**What needs to be done**
Filter the listing below, please, and copy only the lines with the word "pready".

**Data shown**
┌──

**src/hw/rtl/kscm_pkg.sv**
```systemverilog
// kscm_pkg: widths, defaults, register map and cell handshake types for
// the k-way sorted count merge. No dependencies.
package kscm_pkg;

  localparam int LANES_DEF    = 8;
  localparam int KEY_BITS_DEF = 64;

  // fixed field widths on the channels
  localparam int LANE_W  = 3;
  localparam int KEY_W   = 64;
  localparam int COUNT_W = 32;
  localparam int CFG_W   = 4;

  // APB register port
  localparam int APB_AW = 3;
  localparam int APB_DW = 32;

  // register index, taken from paddr[APB_AW-1]
  localparam logic REG_LANES_IN_USE = 1'b0;
  localparam logic [CFG_W-1:0] LANES_IN_USE_RST = CFG_W'(8);

  // per-cell control from the sequencer
  typedef struct packed {
    logic wr;     // input word addressed to this lane
    logic eol;    // word marks the lane ended
    logic clr;    // result of this lane is being emitted
  } kscm_cell_ctl_t;

  // per-cell status back to the sequencer
  typedef struct packed {
    logic               waiting;
    logic               ended;
    logic               hit;
    logic [COUNT_W-1:0] count;
  } kscm_cell_sts_t;

endpackage

```
**src/hw/rtl/kscm_if.sv**
```systemverilog
// kscm_if: valid/ready channel interfaces for input records and merged
// results. Depends on kscm_pkg.
interface kscm_in_if import kscm_pkg::*; ();
  logic               valid;
  logic               ready;
  logic [LANE_W-1:0]  lane;
  logic [KEY_W-1:0]   record_key;
  logic [COUNT_W-1:0] record_count;
  logic               end_of_lane;

  modport source (output valid, lane, record_key, record_count, end_of_lane, input ready);
  modport sink   (input valid, lane, record_key, record_count, end_of_lane, output ready);
endinterface

interface kscm_out_if import kscm_pkg::*; ();
  logic               valid;
  logic               ready;
  logic [LANE_W-1:0]  out_lane;
  logic [KEY_W-1:0]   merged_key;
  logic [COUNT_W-1:0] lane_count;
  logic               row_last;

  modport source (output valid, out_lane, merged_key, lane_count, row_last, input ready);
  modport sink   (input valid, out_lane, merged_key, lane_count, row_last, output ready);
endinterface

```
**src/hw/rtl/kscm_cell.sv**
```systemverilog
// kscm_cell: one lane of the merge chain. Holds the lane's head record and
// flags, and folds its key into the running minimum passed to the next cell.
// Depends on kscm_pkg.
module kscm_cell import kscm_pkg::*; #(
  parameter int KEY_BITS = KEY_BITS_DEF
) (
  input  logic                clk_i,
  input  logic                rst_ni,
  input  logic                act_i,
  input  kscm_cell_ctl_t      ctl_i,
  input  logic [KEY_BITS-1:0] key_i,
  input  logic [COUNT_W-1:0]  count_i,
  input  logic [KEY_BITS-1:0] best_i,
  input  logic                min_vld_i,
  input  logic [KEY_BITS-1:0] min_key_i,
  output logic                min_vld_o,
  output logic [KEY_BITS-1:0] min_key_o,
  output kscm_cell_sts_t      sts_o
);

  logic [KEY_BITS-1:0] key_q, key_d;
  logic [COUNT_W-1:0]  cnt_q, cnt_d;
  logic                wait_q, wait_d;
  logic                end_q, end_d;
  logic                mvld_q, mvld_d;
  logic [KEY_BITS-1:0] mkey_q, mkey_d;
  logic                holds;
  logic                hit;

  assign holds = act_i & ~end_q & ~wait_q;
  assign hit   = holds & (key_q == best_i);

  always_comb begin
    key_d  = key_q;
    cnt_d  = cnt_q;
    wait_d = wait_q;
    end_d  = end_q;
    if (ctl_i.wr && act_i && wait_q && !end_q) begin
      if (ctl_i.eol) begin
        end_d = 1'b1;
      end else begin
        key_d = key_i;
        cnt_d = count_i;
      end
      wait_d = 1'b0;
    end else if (ctl_i.clr && hit) begin
      wait_d = 1'b1;
    end
  end

  // running minimum, one cell further each cycle
  always_comb begin
    if (holds && (!min_vld_i || key_q < min_key_i)) begin
      mvld_d = 1'b1;
      mkey_d = key_q;
    end else begin
      mvld_d = min_vld_i;
      mkey_d = min_key_i;
    end
  end

  always_ff @(posedge clk_i or negedge rst_ni) begin
    if (!rst_ni) begin
      wait_q <= 1'b1;
      end_q  <= 1'b0;
      mvld_q <= 1'b0;
    end else begin
      wait_q <= wait_d;
      end_q  <= end_d;
      mvld_q <= mvld_d;
    end
  end

  always_ff @(posedge clk_i) begin
    key_q  <= key_d;
    cnt_q  <= cnt_d;
    mkey_q <= mkey_d;
  end

  assign min_vld_o     = mvld_q;
  assign min_key_o     = mkey_q;
  assign sts_o.waiting = wait_q;
  assign sts_o.ended   = end_q;
  assign sts_o.hit     = hit;
  assign sts_o.count   = cnt_q;

endmodule

```
**src/hw/rtl/kway_sorted_count_merge.sv**
```systemverilog
// kway_sorted_count_merge: k-way merge of key-sorted (key, count) streams.
// One input word at a time: the word is accepted, then the row is checked. An input
// that completes a row starts a scan through the cell chain, then one result per
// cycle for each lane in use while the output is not stalled. Output stalls hold
// the row in place.
// Reset: all lanes waiting, none ended, lanes_in_use = 8; heads are undefined.
module kway_sorted_count_merge import kscm_pkg::*; #(
  parameter int LANES    = LANES_DEF,
  parameter int KEY_BITS = KEY_BITS_DEF
) (
  input  logic              clk_i,
  input  logic              rst_ni,
  kscm_in_if.sink           rec_i,
  kscm_out_if.source        res_o,
  input  logic              psel,
  input  logic              penable,
  input  logic              pwrite,
  input  logic [APB_AW-1:0] paddr,
  input  logic [APB_DW-1:0] pwdata,
  output logic [APB_DW-1:0] prdata,
  output logic              pready
);

  localparam int IDX_W  = $clog2(LANES);
  localparam int NCNT_W = $clog2(LANES + 1);

  localparam logic [1:0] ST_IDLE  = 2'd0;
  localparam logic [1:0] ST_CHECK = 2'd1;
  localparam logic [1:0] ST_SCAN  = 2'd2;
  localparam logic [1:0] ST_EMIT  = 2'd3;

  logic [1:0]          state_q, state_d;
  logic [CFG_W-1:0]    lanes_in_use_q;
  logic [NCNT_W-1:0]   n_eff;
  logic [IDX_W-1:0]    cnt_q, cnt_d;
  logic [IDX_W-1:0]    idx_q, idx_d;
  logic [KEY_BITS-1:0] best_q;
  logic                out_vld_q, out_vld_d;
  logic [LANE_W-1:0]   out_lane_q;
  logic [KEY_W-1:0]    out_key_q;
  logic [COUNT_W-1:0]  out_cnt_q;
  logic                out_last_q;

  logic                rec_acc;
  logic                emit_go;
  logic                idx_last;
  logic                row_ok;
  logic [LANES-1:0]    act;
  logic [LANES-1:0]    waiting;
  logic [LANES-1:0]    ended;
  kscm_cell_ctl_t      ctl   [LANES];
  kscm_cell_sts_t      sts   [LANES];
  logic                mvld  [LANES+1];
  logic [KEY_BITS-1:0] mkey  [LANES+1];
  kscm_cell_sts_t      sel;

  // ---- register port ----
  assign pready = 1'b1;
  assign prdata = (paddr[APB_AW-1] == REG_LANES_IN_USE) ? APB_DW'(lanes_in_use_q) : '0;

  always_ff @(posedge clk_i or negedge rst_ni) begin
    if (!rst_ni) begin
      lanes_in_use_q <= LANES_IN_USE_RST;
    end else if (psel && penable && pwrite && (paddr[APB_AW-1] == REG_LANES_IN_USE)) begin
      lanes_in_use_q <= pwdata[CFG_W-1:0];
    end
  end

  always_comb begin
    if (lanes_in_use_q == '0) begin
      n_eff = NCNT_W'(1);
    end else if (32'(lanes_in_use_q) > LANES) begin
      n_eff = NCNT_W'(LANES);
    end else begin
      n_eff = NCNT_W'(lanes_in_use_q);
    end
  end

  // ---- cell chain ----
  assign rec_acc = rec_i.valid & rec_i.ready;
  assign mvld[0] = 1'b0;
  assign mkey[0] = '0;

  for (genvar g = 0; g < LANES; g++) begin : g_cell
    assign act[g]     = n_eff > NCNT_W'(g);
    assign ctl[g].wr  = rec_acc && (32'(rec_i.lane) == g);
    assign ctl[g].eol = rec_i.end_of_lane;
    assign ctl[g].clr = emit_go && (32'(idx_q) == g);
    assign waiting[g] = sts[g].waiting;
    assign ended[g]   = sts[g].ended;

    kscm_cell #(
      .KEY_BITS(KEY_BITS)
    ) u_cell (
      .clk_i    (clk_i),
      .rst_ni   (rst_ni),
      .act_i    (act[g]),
      .ctl_i    (ctl[g]),
      .key_i    (rec_i.record_key[KEY_BITS-1:0]),
      .count_i  (rec_i.record_count),
      .best_i   (best_q),
      .min_vld_i(mvld[g]),
      .min_key_i(mkey[g]),
      .min_vld_o(mvld[g+1]),
      .min_key_o(mkey[g+1]),
      .sts_o    (sts[g])
    );
  end

  // a row is due when every lane in use holds a head or has ended, and one holds
  assign row_ok = (&(~act | ended | ~waiting)) & (|(act & ~ended));

  // ---- sequencer ----
  assign rec_i.ready = (state_q == ST_IDLE);
  assign emit_go     = (state_q == ST_EMIT) && (!out_vld_q || res_o.ready);
  assign idx_last    = (32'(idx_q) + 32'd1) == 32'(n_eff);
  assign sel         = sts[idx_q];

  always_comb begin
    state_d = state_q;
    cnt_d   = cnt_q;
    idx_d   = idx_q;
    case (state_q)
      ST_IDLE: begin
        if (rec_acc) state_d = ST_CHECK;
      end
      ST_CHECK: begin
        cnt_d   = '0;
        idx_d   = '0;
        state_d = row_ok ? ST_SCAN : ST_IDLE;
      end
      ST_SCAN: begin
        // last cell's minimum is settled once the chain has been filled
        if (cnt_q == IDX_W'(LANES - 1)) begin
          state_d = ST_EMIT;
        end else begin
          cnt_d = cnt_q + 1'b1;
        end
      end
      ST_EMIT: begin
        if (emit_go) begin
          if (idx_last) begin
            state_d = ST_IDLE;
          end else begin
            idx_d = idx_q + 1'b1;
          end
        end
      end
      default: state_d = ST_IDLE;
    endcase
  end

  always_comb begin
    out_vld_d = out_vld_q;
    if (emit_go) begin
      out_vld_d = 1'b1;
    end else if (res_o.ready) begin
      out_vld_d = 1'b0;
    end
  end

  always_ff @(posedge clk_i or negedge rst_ni) begin
    if (!rst_ni) begin
      state_q   <= ST_IDLE;
      cnt_q     <= '0;
      idx_q     <= '0;
      out_vld_q <= 1'b0;
    end else begin
      state_q   <= state_d;
      cnt_q     <= cnt_d;
      idx_q     <= idx_d;
      out_vld_q <= out_vld_d;
    end
  end

  always_ff @(posedge clk_i) begin
    if (state_q == ST_SCAN && cnt_q == IDX_W'(LANES - 1)) begin
      best_q <= mkey[LANES];
    end
    if (emit_go) begin
      out_lane_q <= LANE_W'(idx_q);
      out_key_q  <= KEY_W'(best_q);
      out_cnt_q  <= sel.hit ? sel.count : '0;
      out_last_q <= idx_last;
    end
  end

  assign res_o.valid      = out_vld_q;
  assign res_o.out_lane   = out_lane_q;
  assign res_o.merged_key = out_key_q;
  assign res_o.lane_count = out_cnt_q;
  assign res_o.row_last   = out_last_q;

endmodule

```
**src/flat_wrapper.sv**
```systemverilog
// flat-port wrapper written by rule: the top's interface ports become plain ports
module kway_sorted_count_merge_flat import kscm_pkg::*;
#(
  parameter int LANES    = LANES_DEF,
  parameter int KEY_BITS = KEY_BITS_DEF
)
  (clk_i, rst_ni, psel, penable, pwrite, paddr, pwdata, prdata, pready, rec_i_valid, rec_i_lane, rec_i_record_key, rec_i_record_count, rec_i_end_of_lane, rec_i_ready, res_o_valid, res_o_out_lane, res_o_merged_key, res_o_lane_count, res_o_row_last, res_o_ready);
  kscm_in_if rec_i_i ();
  kscm_out_if res_o_i ();
  input  logic clk_i;
  input  logic rst_ni;
  input  logic psel;
  input  logic penable;
  input  logic pwrite;
  input  logic [APB_AW-1:0] paddr;
  input  logic [APB_DW-1:0] pwdata;
  output logic [APB_DW-1:0] prdata;
  output logic pready;
  input wire logic [$bits(rec_i_i.valid)-1:0] rec_i_valid;
  input wire logic [$bits(rec_i_i.lane)-1:0] rec_i_lane;
  input wire logic [$bits(rec_i_i.record_key)-1:0] rec_i_record_key;
  input wire logic [$bits(rec_i_i.record_count)-1:0] rec_i_record_count;
  input wire logic [$bits(rec_i_i.end_of_lane)-1:0] rec_i_end_of_lane;
  output wire logic [$bits(rec_i_i.ready)-1:0] rec_i_ready;
  output wire logic [$bits(res_o_i.valid)-1:0] res_o_valid;
  output wire logic [$bits(res_o_i.out_lane)-1:0] res_o_out_lane;
  output wire logic [$bits(res_o_i.merged_key)-1:0] res_o_merged_key;
  output wire logic [$bits(res_o_i.lane_count)-1:0] res_o_lane_count;
  output wire logic [$bits(res_o_i.row_last)-1:0] res_o_row_last;
  input wire logic [$bits(res_o_i.ready)-1:0] res_o_ready;
  assign rec_i_i.valid = rec_i_valid;
  assign rec_i_i.lane = rec_i_lane;
  assign rec_i_i.record_key = rec_i_record_key;
  assign rec_i_i.record_count = rec_i_record_count;
  assign rec_i_i.end_of_lane = rec_i_end_of_lane;
  assign rec_i_ready = rec_i_i.ready;
  assign res_o_valid = res_o_i.valid;
  assign res_o_out_lane = res_o_i.out_lane;
  assign res_o_merged_key = res_o_i.merged_key;
  assign res_o_lane_count = res_o_i.lane_count;
  assign res_o_row_last = res_o_i.row_last;
  assign res_o_i.ready = res_o_ready;
  kway_sorted_count_merge #(.LANES(LANES), .KEY_BITS(KEY_BITS)) u_core (.clk_i(clk_i), .rst_ni(rst_ni), .rec_i(rec_i_i), .res_o(res_o_i), .psel(psel), .penable(penable), .pwrite(pwrite), .paddr(paddr), .pwdata(pwdata), .prdata(prdata), .pready(pready));
endmodule
```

└──

**Worked solution**
  output logic              pready
  assign pready = 1'b1;
  (clk_i, rst_ni, psel, penable, pwrite, paddr, pwdata, prdata, pready, rec_i_valid, rec_i_lane, rec_i_record_key, rec_i_record_count, rec_i_end_of_lane, rec_i_ready, res_o_valid, res_o_out_lane, res_o_merged_key, res_o_lane_count, res_o_row_last, res_o_ready);
  output logic pready;
  kway_sorted_count_merge #(.LANES(LANES), .KEY_BITS(KEY_BITS)) u_core (.clk_i(clk_i), .rst_ni(rst_ni), .rec_i(rec_i_i), .res_o(res_o_i), .psel(psel), .penable(penable), .pwrite(pwrite), .paddr(paddr), .pwdata(pwdata), .prdata(prdata), .pready(pready));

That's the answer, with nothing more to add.